At least in the case of Verde Valley, downstream irrigators are willing to pay for restoration of a forest they cannot see to preserve a resource that is currently free.
That was the conclusion reached by researchers from Northern Arizona University, who recently published their findings in Water Resources Research.
The interdisciplinary team, funded by a National Science Foundation grant, investigated the idea of whether water users would be willing to pay for water that flows into their irrigation ditches from forested areas upstream—if the payment funded restoration work that would keep the forests healthy.
“The water currently has no monetary value associated with it, so we wanted techniques to find its value and find funding mechanisms for supporting forest restoration,” said Abe Springer, professor in NAU’s School of Earth Sciences and Environmental Sustainability.

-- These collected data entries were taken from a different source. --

File: design.v
module FSM(clk, rst, inp, outp);
    input clk, rst, inp;
    output reg outp;
    reg [1:0] state;
    reg [1:0] next_state;
    parameter a = 2'b00;
    parameter b = 2'b01;
    parameter c = 2'b10;
    parameter d = 2'b11;
    always @(posedge clk, posedge rst)
    begin
        if(rst==1'b1)
        begin
				state<=a;  
        end
	else
	begin
		state<=next_state;
	end
    end
    always @(inp, state)
    begin
        next_state=a;
        outp = 1'b0;
        case(state)
            a:
            begin
                if(inp==1'b1)
                begin
                    next_state=b;
						  outp = 1'b0;
                end
                else
                begin
                    next_state=a;
						  outp = 1'b0;
                end
            end
            b:
            begin
                if(inp==1'b1)
                begin
                    next_state=c;
						  outp = 1'b0;
                end
                else
                begin
                    next_state=a;
						  outp = 1'b0;
                end
            end
            c:
            begin
                if(inp==1'b1)
                begin
                    next_state=d;
                    outp = 1'b0;
                end
                else
                begin
                    next_state=a;
						  outp = 1'b1;
                end
            end
            d:
            begin
                if(inp==1'b0)
                begin
                    next_state=a;
						  outp = 1'b0;
                end
                else
                begin
                    next_state=d;
						  outp = 1'b0;
                end
            end
            default:
            begin
                next_state=a;
                outp = 1'b0;
            end
        endcase
    end
endmodule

To do so involved background research by Wes Swaffar, then a graduate student at NAU, on models of payment for watershed services. Julie Mueller, assistant professor in the W. A. Franke College of Business and lead author of the study, then developed a statistical method of surveying irrigators and quantifying their responses.
The researchers found, somewhat to their surprise, that overall the irrigators were willing to pay for water that today entails only ditch maintenance costs.
“The general take-home point was that even though these people can’t see the forest where the restoration would be occurring, they really knew and understood the connection between upstream forested watersheds and what they get coming through their ditches every year,” said Swaffar, who has graduated and now works for the National Forest Foundation. “They would be willing to invest money to make sure that those services are maintained.”
Implications for forest restoration projects such as the Four Forest Restoration Initiative remain to be resolved, although Springer said that policy analysis will be covered in upcoming research papers. What that policy will need to address, he said, is how to establish an acceptable funding mechanism when the resource provider is the federal government.
“The challenge is, how do you collect payments from the beneficiaries of water and transfer them to the provider?” Springer said.